Telegraph - President Barack Obama would be bad for Britain, by Irwin Stelzer

As British and most other foreign observers see it, Barack Obama is the second coming. Perhaps not of you-know-who, although in his victory speech Obama did describe his triumph in the primaries as “the moment when the rise of the oceans began to slow and our planet began to heal”.

Moses made the waters recede, but he had help. So Obama must be the second coming of JFK. Never mind that Kennedy sent troops to Vietnam, backed an abortive invasion of Cuba, and conveyed such a sense of inexperience and weakness at his summit with Kruschev that we almost stumbled into a nuclear war when the Russian leader decided he could get away with putting some missiles in Cuba.

Like Kennedy, Obama is handsome, thin, stylish.
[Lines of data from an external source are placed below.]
== job 3943 ==
==> flow/design.v (excerpt) <==
module calc(
    input clk,  
    input rst_n,  
    input [7:0] num,
    input [2:0] op,
    input start,
    output reg [15:0] result,
    output reg [15:0] display_val,  
    output [2:0] led_op,  
    output reg stop
);
==> flow/config.mk <==
export PLATFORM = sky130hd
export DESIGN_NAME = calc
export DESIGN_NICKNAME = calc
export VERILOG_FILES = /design/flow/design.v
export SDC_FILE = /design/flow/constraint.sdc
export NUM_CORES = 4
export LEC_CHECK = 0
export CAP_MARGIN = 15
export CELL_PAD_IN_SITES_DETAIL_PLACEMENT = 2
export CELL_PAD_IN_SITES_GLOBAL_PLACEMENT = 1
export CORE_MARGIN = 9
export CORE_UTILIZATION = 22
export CTS_CLUSTER_DIAMETER = 175
export GPL_ROUTABILITY_DRIVEN = 1
export GPL_TIMING_DRIVEN = 0
export MAX_ROUTING_LAYER = met4
export MIN_ROUTING_LAYER = met1
export PLACE_DENSITY_LB_ADDON = 0.15
export SLEW_MARGIN = 40
export TNS_END_PERCENT = 45
==> flow/constraint.sdc <==
create_clock -name core_clock -period 80.0 [get_ports {clk}]
set_input_delay 16.0000 -clock core_clock [delete_from_list [all_inputs] [get_ports {clk}]]
set_output_delay 16.0000 -clock core_clock [all_outputs]
set_load 0.01 [all_outputs]
run.sh (not shown) runs the stock make flow with config.mk's settings and CLKGATE_MAP_FILE=.
Job 3943 ended with every stage complete and zero timing, DRC or antenna violations.
--- input diff job 3943..job 186 ---
# job 3943
export LEC_CHECK = 0
export CAP_MARGIN = 15
export CELL_PAD_IN_SITES_DETAIL_PLACEMENT = 2
export CELL_PAD_IN_SITES_GLOBAL_PLACEMENT = 1
export CORE_MARGIN = 9
export CORE_UTILIZATION = 22
export CTS_CLUSTER_DIAMETER = 175
export GPL_ROUTABILITY_DRIVEN = 1
export GPL_TIMING_DRIVEN = 0
export MAX_ROUTING_LAYER = met4
export MIN_ROUTING_LAYER = met1
export PLACE_DENSITY_LB_ADDON = 0.15
export SLEW_MARGIN = 40
export TNS_END_PERCENT = 45
create_clock -name core_clock -period 80.0 [get_ports {clk}]
# job 186
export LEC_CHECK = 0
export CAP_MARGIN = 15
export CELL_PAD_IN_SITES_GLOBAL_PLACEMENT = 1
export CORE_MARGIN = 2
export CORE_UTILIZATION = 57
export CTS_CLUSTER_DIAMETER = 248
export GPL_ROUTABILITY_DRIVEN = 1
export GPL_TIMING_DRIVEN = 1
export MIN_ROUTING_LAYER = met1
export PLACE_DENSITY = 0.62
export SETUP_SLACK_MARGIN = 2.37
export SLEW_MARGIN = 40
export TNS_END_PERCENT = 10
create_clock -name core_clock -period 43.2 [get_ports {clk}]
Findings:
- Looking at post-cts resize count, job 186 sits above job 3943.
- Job 186: standard cell area after detailed placement about 22% above job 3943
- [job 186 vs job 3943] number of gates on the worst path with buffers counted: lower in job 186
- Cmp job 3943 and job 186 / average vias per placed instance / higher: job 186
- Looking at part of the cycle the worst path needs, job 186 sits 23 points above job 3943.
- Summary across job 3943 and job 186: the single failing run is job 186.
- To summarise job 186: no stage aborted, but the layout did not pass its checks, failing on negative setup slack.
- When job 186 is measured against job 3943, its maximum number of pins on one net before global-route repair turns out 30 higher.
- For the count of filler cells inserted in the layout, job 186 came in 13629 lower than job 3943 did.
Inputs modified between job 186 and job 8287:
# job 186
export LEC_CHECK = 0
export CAP_MARGIN = 15
export CELL_PAD_IN_SITES_GLOBAL_PLACEMENT = 1
export CORE_MARGIN = 2
export CORE_UTILIZATION = 57
export CTS_CLUSTER_DIAMETER = 248
export GPL_ROUTABILITY_DRIVEN = 1
export GPL_TIMING_DRIVEN = 1
export MIN_ROUTING_LAYER = met1
export PLACE_DENSITY = 0.62
export SETUP_SLACK_MARGIN = 2.37
export SLEW_MARGIN = 40
export TNS_END_PERCENT = 10
create_clock -name core_clock -period 43.2 [get_ports {clk}]
# job 8287
export LEC_CHECK = 0
export CAP_MARGIN = 20
export CORE_MARGIN = 2
export CORE_UTILIZATION = 20
export PLACE_DENSITY = 0.6
export SLEW_MARGIN = 20
create_clock -name core_clock -period 56.7 [get_ports {clk}]
[summary]
Both conditions hold for job 8287: the flow ran to the end and the final layout passed the timing, design-rule and antenna checks.
Lower clock skew among job 8287 and job 186: job 8287
Cmp job 8287 and job 186 / setup violation total in the final timing report / higher: job 186
Of job 8287 and job 186, the run reporting the higher total met3 wirelength after detailed routing was job 186.
Compared to job 186, the router laid down less metal wire for job 8287.
Going from job 186 to job 8287, via density per instance shrank by more than 10%.
Summary: maximum frequency, job 8287 worse than job 186
Job 8287 ends up with a setup slack after layout that is 10130 ps higher than in job 186.
On number of cells on the critical path: job 8287 sits below job 186.
Higher design area goes to job 186 over job 8287.
Relative to job 186, the post-layout period usage of the worst path of job 8287 is lower by 21 points.
For job 6077, these inputs were changed with respect to job 8287:
# job 8287
export LEC_CHECK = 0
export CAP_MARGIN = 20
export CORE_MARGIN = 2
export CORE_UTILIZATION = 20
export PLACE_DENSITY = 0.6
export SLEW_MARGIN = 20
create_clock -name core_clock -period 56.7 [get_ports {clk}]
# job 6077
export LEC_CHECK = 0
export CAP_MARGIN = 20
export CORE_MARGIN = 2
export CORE_UTILIZATION = 72
export CTS_CLUSTER_DIAMETER = 28
export HOLD_SLACK_MARGIN = -0.09
export PLACE_DENSITY = 0.6
export SLEW_MARGIN = 20
create_clock -name core_clock -period 32.1 [get_ports {clk}]
Findings:
Stage in which a tool error killed job 6077: detailed placement (3_5_place_dp). Die width for job 6077: 47% down relative to job 8287. Job 6077 ended up with a higher fraction of the core area occupied by cells at floorplan than job 8287 did. The die of job 6077 is smaller than the one used in job 8287.

* * *

try-maple:
calc again, from the RTL that the note above started with.
==> flow/config.mk <==
export PLATFORM = sky130hd
export DESIGN_NAME = calc
export DESIGN_NICKNAME = calc
export VERILOG_FILES = /design/flow/design.v
export SDC_FILE = /design/flow/constraint.sdc
export NUM_CORES = 4
export LEC_CHECK = 0
export ABC_AREA = 1
export CAP_MARGIN = 20
export CELL_PAD_IN_SITES_DETAIL_PLACEMENT = 2
export CELL_PAD_IN_SITES_GLOBAL_PLACEMENT = 3
export CORE_MARGIN = 2
export CORE_UTILIZATION = 40
export CTS_CLUSTER_DIAMETER = 84
export GPL_ROUTABILITY_DRIVEN = 0
export HOLD_SLACK_MARGIN = 0.03
export PLACE_DENSITY = 0.38
export SLEW_MARGIN = 20
==> flow/constraint.sdc <==
create_clock -name core_clock -period 55.0 [get_ports {clk}]
set_input_delay 11.0000 -clock core_clock [delete_from_list [all_inputs] [get_ports {clk}]]
set_output_delay 11.0000 -clock core_clock [all_outputs]
set_load 0.01 [all_outputs]
try-maple | status: complete | timing, DRC, antenna: pass
Changes in try-sierra relative to try-maple:
- CELL_PAD_IN_SITES_DETAIL_PLACEMENT: 2 -> unset
- ABC_AREA: 1 -> unset
- HOLD_SLACK_MARGIN: 0.03 -> unset
- MAX_ROUTING_LAYER: unset -> met4
- CTS_CLUSTER_DIAMETER: 84 -> unset
- CELL_PAD_IN_SITES_GLOBAL_PLACEMENT: 3 -> unset
- CORE_UTILIZATION: 40 -> 61
- GPL_ROUTABILITY_DRIVEN: 0 -> unset
- SETUP_SLACK_MARGIN: unset -> 5.0
- PLACE_DENSITY: 0.38 -> 0.6
--- outcome ---
- Having completed the whole flow, try-sierra delivered a layout that passed the timing, design-rule and antenna checks.
- Post-route standard cell area excluding fillers (try-maple / try-sierra): 0.929
- Between try-maple and try-sierra, the flow reports largest net degree at the start of global routing increasing by more than a quarter.
- The higher peak per-stage delay on the critical path of try-maple and try-sierra is in try-sierra.
- Setup slack ended up 1.25 ns higher on try-sierra than on try-maple.
- Between try-sierra and try-maple, it is try-sierra whose routed wire length is lower, by 17%.
- On cell area after placement: between try-maple and try-sierra, it ends up higher for try-maple.
--- input diff try-sierra..try-amber ---
- CORE_UTILIZATION changed from 61 to 40
- SETUP_SLACK_MARGIN removed (was 5.0)
- CTS_CLUSTER_SIZE newly set to 29
- PLACE_DENSITY removed (was 0.6)
- CTS_CLUSTER_DIAMETER newly set to 386
- MAX_ROUTING_LAYER removed (was met4)
- SLEW_MARGIN changed from 20 to 0
- ABC_AREA newly set to 1
Notes after the runs:
- Lower total of cells resized after clock tree synthesis among try-sierra and try-amber: try-amber
- As far as worst hold slack is concerned, try-amber and try-sierra perform about the same.
- Diff try-sierra -> try-amber | number of standard cells reported by yosys | increase of 917
#### Input delta (try-tundra over try-amber)
- setting TNS_END_PERCENT to 5 for the first time
- removing CTS_CLUSTER_SIZE (formerly 29)
- removing ABC_AREA (formerly 1)
- setting SETUP_SLACK_MARGIN to -2.0 for the first time
- setting MAX_ROUTING_LAYER to met4 for the first time
- changing SLEW_MARGIN from 0 to 20
- setting CORE_ASPECT_RATIO to 0.5 for the first time
- removing CTS_CLUSTER_DIAMETER (formerly 386)
- setting PLACE_DENSITY to 0.6 for the first time
[summary]
A capture point of the critical path of display_val[14]$_SDFFE_PN0P_ is what try-amber shows, while local_result[4]$_SDFFE_PN0P_ belongs to try-tundra.
A largest family of logic cells by area of AND-OR/OR-AND gates is what try-tundra shows, while simple AND/OR/NAND/NOR gates belongs to try-amber.
Diff try-amber -> try-tundra: number of diodes added for antenna fixing rose by 1, sequential share of layout area stayed essentially flat, total number of nets in the final design fell by 12%.
[inputs] try-nickel vs try-tundra
- putting CTS_CLUSTER_SIZE at 100 where nothing was set
- swapping 20 for 0 in SLEW_MARGIN
- swapping 40 for 47 in CORE_UTILIZATION
- putting ABC_AREA at 0 where nothing was set
- clearing PLACE_DENSITY, which used to be 0.6
- putting CTS_CLUSTER_DIAMETER at 199 where nothing was set
- clearing SETUP_SLACK_MARGIN, which used to be -2.0
- clearing MAX_ROUTING_LAYER, which used to be met4
Results
Diff try-tundra..try-nickel | worst clock skew | negligible. Summary: total non-filler cell area in the finished layout, try-nickel worse than try-tundra.

* * *

== run 1 ==
calc again, from the RTL that the note above started with.
clock: 18.7 ns
lec_check: 0
cap_margin: 20
core_margin: 2
core_utilization: 70
cts_cluster_diameter: 28
cts_cluster_size: 34
setup_slack_margin: 4.94
slew_margin: 20
The flow ended early for run 1: it failed with a tool error in clock tree synthesis (4_1_cts).
Input-level comparison between run 2 and run 1:
# run 1
export LEC_CHECK = 0
export CAP_MARGIN = 20
export CORE_MARGIN = 2
export CORE_UTILIZATION = 70
export CTS_CLUSTER_DIAMETER = 28
export CTS_CLUSTER_SIZE = 34
export SETUP_SLACK_MARGIN = 4.94
export SLEW_MARGIN = 20
create_clock -name core_clock -period 18.7 [get_ports {clk}]
# run 2
export LEC_CHECK = 0
export CAP_MARGIN = 20
export CORE_ASPECT_RATIO = 0.5
export CORE_MARGIN = 2
export CORE_UTILIZATION = 70
export PLACE_DENSITY = 0.6
export SLEW_MARGIN = 20
export TNS_END_PERCENT = 15
create_clock -name core_clock -period 55.0 [get_ports {clk}]
Findings:
- Seen in the log of run 1: DPL-0038 during clock tree synthesis (4_1_cts), after which the run never completed.
- Run 2: PASS, flow complete, no timing, DRC or antenna violations
- Run 2 against run 1; area after detailed placement is down by more than 10%.
- Diff run 1 and run 2: starting density of the core lower in run 1
- Re number of enable-type register cells in the synthesized netlist: no difference whatsoever between run 1 and run 2.
- Diff run 2..run 1 | total cells reported by yosys after synthesis | unchanged
- There was hardly any difference in synthesized cell count between run 1 and run 2.
- The die area on run 2 is in line with that on run 1.
- Of run 1 and run 2, run 2 shows the lower area of the core, with run 1 above it.
Modified inputs, run 3 compared to run 2
# run 2
export LEC_CHECK = 0
export CAP_MARGIN = 20
export CORE_ASPECT_RATIO = 0.5
export CORE_MARGIN = 2
export CORE_UTILIZATION = 70
export PLACE_DENSITY = 0.6
export SLEW_MARGIN = 20
export TNS_END_PERCENT = 15
create_clock -name core_clock -period 55.0 [get_ports {clk}]
# run 3
export LEC_CHECK = 0
export CAP_MARGIN = 20
export CORE_ASPECT_RATIO = 0.5
export CORE_MARGIN = 2
export CORE_UTILIZATION = 40
export HOLD_SLACK_MARGIN = 0.29
export PLACE_DENSITY = 0.6
export SETUP_SLACK_MARGIN = -2.0
export SLEW_MARGIN = 20
export TNS_END_PERCENT = 5
create_clock -name core_clock -period 55.0 [get_ports {clk}]
==> comparison <==
Looking at the reports, run 3 completed the entire flow and the layout it produced met the timing, design-rule and antenna checks. Unique cell type count in the Yosys netlist: run 2 vs run 3 identical. Re global routing met1 resource utilization: run 2 and run 3 aren't equal, and the higher value belongs to run 2. Signed area change from the synthesized netlist to the final layout, run 2 and run 3: higher on run 2.
The following lists how run 4 was set up differently from run 3:
# run 3
export LEC_CHECK = 0
export CAP_MARGIN = 20
export CORE_ASPECT_RATIO = 0.5
export CORE_MARGIN = 2
export CORE_UTILIZATION = 40
export HOLD_SLACK_MARGIN = 0.29
export PLACE_DENSITY = 0.6
export SETUP_SLACK_MARGIN = -2.0
export SLEW_MARGIN = 20
export TNS_END_PERCENT = 5
create_clock -name core_clock -period 55.0 [get_ports {clk}]
# run 4
export LEC_CHECK = 0
export ABC_AREA = 1
export CAP_MARGIN = 20
export CORE_MARGIN = 2
export CORE_UTILIZATION = 62
export CTS_CLUSTER_DIAMETER = 272
export CTS_CLUSTER_SIZE = 100
export SLEW_MARGIN = 0
export TNS_END_PERCENT = 5
create_clock -name core_clock -period 55.0 [get_ports {clk}]
==> comparison <==
Run 4 went all the way through the flow, and no timing, DRC or antenna check failed.
Run 3 finished all stages; the layout is clean.
Going from run 3 to run 4, number of stages on the worst setup path went down, number of nets in the finished design went up, synthesized cell count went up.
On worst hold slack, run 4 and run 3 are basically level.

* * *

calc again, from the RTL that the note above started with.
export LEC_CHECK = 0
export ABC_AREA = 0
export CAP_MARGIN = 20
export CORE_MARGIN = 2
export CORE_UTILIZATION = 62
export CTS_CLUSTER_DIAMETER = 386
export CTS_CLUSTER_SIZE = 100
export SLEW_MARGIN = 0
export TNS_END_PERCENT = 5
create_clock -name core_clock -period 55.0 [get_ports {clk}]
Next try:
- CORE_UTILIZATION: 62 -> 20
- GPL_TIMING_DRIVEN: not set -> 0
Cell area climbs by 11%.
Register-to-register slack is worse by 1100 ps.
Worst setup slack got worse by 1100 ps.
Global-route usage drops by 26 points.
Next try:
- ABC_AREA: 0 -> not set
- CORE_ASPECT_RATIO: not set -> 0.5
- CORE_UTILIZATION: 20 -> 40
- CTS_CLUSTER_DIAMETER: 386 -> not set
- CTS_CLUSTER_SIZE: 100 -> not set
- GPL_TIMING_DRIVEN: 0 -> not set
- HOLD_SLACK_MARGIN: not set -> 0.3
- PLACE_DENSITY: not set -> 0.6
- SETUP_SLACK_MARGIN: not set -> -2.0
- SLEW_MARGIN: 0 -> 20
What happened: First-iteration DRC count went up by about 24%; design area went down by 10%; sequential cell count does not change; synthesized area stays the same; global-route usage went up by 14 points.

* * *

calc again, from the RTL that the note above started with.
==> flow/config.mk <==
export PLATFORM = sky130hd
export DESIGN_NAME = calc
export DESIGN_NICKNAME = calc
export VERILOG_FILES = /design/flow/design.v
export SDC_FILE = /design/flow/constraint.sdc
export NUM_CORES = 4
export LEC_CHECK = 0
export ABC_AREA = 1
export CAP_MARGIN = 20
export CORE_MARGIN = 2
export CORE_UTILIZATION = 72
export CTS_CLUSTER_DIAMETER = 392
export PLACE_DENSITY = 0.6
export SLEW_MARGIN = 20
==> flow/constraint.sdc <==
create_clock -name core_clock -period 16.7 [get_ports {clk}]
set_input_delay 3.3400 -clock core_clock [delete_from_list [all_inputs] [get_ports {clk}]]
set_output_delay 3.3400 -clock core_clock [all_outputs]
set_load 0.01 [all_outputs]
The starting point stopped in 3_5_place_dp.
Then changed:
- ABC_AREA: 1 -> default
- CORE_UTILIZATION: 72 -> 17
- CTS_CLUSTER_DIAMETER: 392 -> default
- clock period: 16.7 -> 52.6 ns (I/O delays scaled with it)
This time the run finished clean. Synthesized area goes down by 3.4%. Die size goes up to 4.0 times its value. Synthesized cell count goes down by 17%.
Then changed:
- CELL_PAD_IN_SITES_DETAIL_PLACEMENT: default -> 1
- CORE_UTILIZATION: 17 -> 40
- MIN_ROUTING_LAYER: default -> met2
- clock period: 52.6 -> 32.5 ns (I/O delays scaled with it)
What happened:
- With this change the flow aborted during 5_1_grt
- synthesized cell count stays the same
- area after synthesis does not change
- die size drops by 57%
Then changed:
- CELL_PAD_IN_SITES_GLOBAL_PLACEMENT: default -> 3
- MAX_ROUTING_LAYER: default -> met5
- clock period: 32.5 -> 70.1 ns (I/O delays scaled with it)
Effect:
- Now the flow ran to the end with no violations
- synthesized cell count stays the same
- synthesized area does not change
- die area does not change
Better still, he’s black, and so eloquent that he persuaded “racist” America, or at least its Democrats, to have him lead the party in its quest to recapture the most powerful office in the world.

Many Brits can’t wait for his first visit, and the French are agog at the prospect of Michelle (sounds French, doesn’t it?) Obama strolling arm in arm with their very own Carla, both clad in the latest French frocks.

Small problem. Obama is a dyed-in-the-silk protectionist, who would never allow his wife to be seen in anything not made in the good-old-US-of-A. He wants to renegotiate the North American Free Trade Agreement (Nafta), and if Canada and Mexico refuse the terms he will offer, threatens to cancel the entire trade-opening deal.

He has pledged to turn down new trade deals, on the general theory that free trade has cost America jobs, and, more important, antagonised his trade union patrons.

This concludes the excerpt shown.